Malware Explained: What You Need to Know

What truly constitutes malicious software? Spyware, ransomware, and rootkits — classification as your first line of defence.

Watch this 20-second summary before diving into the full article. Sign in to earn 5 leaderboard points.

The word "malware" is short for malicious software. It covers any program designed to act against the interests of the person running it. That definition is deliberately broad. A twenty-line batch script that wipes a directory qualifies, and so does a state-sponsored implant that survives firmware reflashes and hard disk replacements.

What makes malware analysis worth studying is not the definition itself but the variety of what an analyst encounters in practice. Every sample tells a story: who built it, what they wanted, how they tried to conceal it, and where they made mistakes. The analyst's job is to read that story from the binary.

Why Study Malware Analysis

Three audiences benefit directly from understanding how malware operates:

  • Defenders — SOC analysts, incident responders, and threat hunters need to recognise what a sample does so they can contain it, eradicate it, and write detection rules that catch its next iteration.
  • Researchers — Academic and industry researchers study malware to understand attacker tradecraft, attribute campaigns, and publish findings that improve collective defence.
  • Students and Practitioners — Anyone preparing for roles in cybersecurity, digital forensics, or offensive security gains foundational skill by learning how malicious code is built, hidden, and broken open.

What This Course Covers

This course is organised around the question: given a suspicious binary, what does an analyst actually do? The answer unfolds over six units.

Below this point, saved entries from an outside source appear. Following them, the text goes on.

`design.v`:
```
module counter(
input clk,
output done,
output[11:0] bin_cnt);
parameter c_reg_size = 34;
reg [c_reg_size-1:0] count = 0;
reg fin = 0;
reg old_b = 0;
always @(posedge clk)
	begin
	count <= count+1;
	if((old_b && !count[c_reg_size-12]) || (!old_b && count[c_reg_size-12]))
		begin
		    fin <= 1;
		end
	else
		begin
			fin <= 0;
		end
	old_b <= count[c_reg_size-12];
	end
assign bin_cnt = count[c_reg_size-1:c_reg_size-12];
assign done = fin;
endmodule
```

  • Unit 1 lays the groundwork — taxonomy, analysis approaches, x86 architecture, assembly basics, and debugging concepts.
  • Unit 2 builds the analyst's toolkit — virtual machine setup, the Portable Executable format, static property examination, and behavioural analysis.
  • Unit 3 moves into code-level analysis — assembly logic structures, Windows API patterns, DLL analysis, code injection, and Living-off-the-Land techniques.
  • Unit 4 covers malicious web and document files — JavaScript de-obfuscation, malicious PDFs, RTF exploitation, and Office macros.
  • Unit 5 tackles packed and fileless malware — unpacking, obfuscated PowerShell, memory forensics, and network signatures.
  • Unit 6 examines self-defending malware — anti-debugging, VM detection, code misdirection, and advanced unpacking.

How to Read a Sample

A new sample is rarely understood by staring at it. The analyst follows a structured sequence:

  1. Hash and look up — has anyone seen this before?
  2. Static triage — what does the file claim to be, and what does it import?
  3. Dynamic execution — what does it actually do when it runs?
  4. Code analysis — how does it work at the assembly level?
  5. Report and defend — what indicators of compromise (IOCs) can be turned into detections?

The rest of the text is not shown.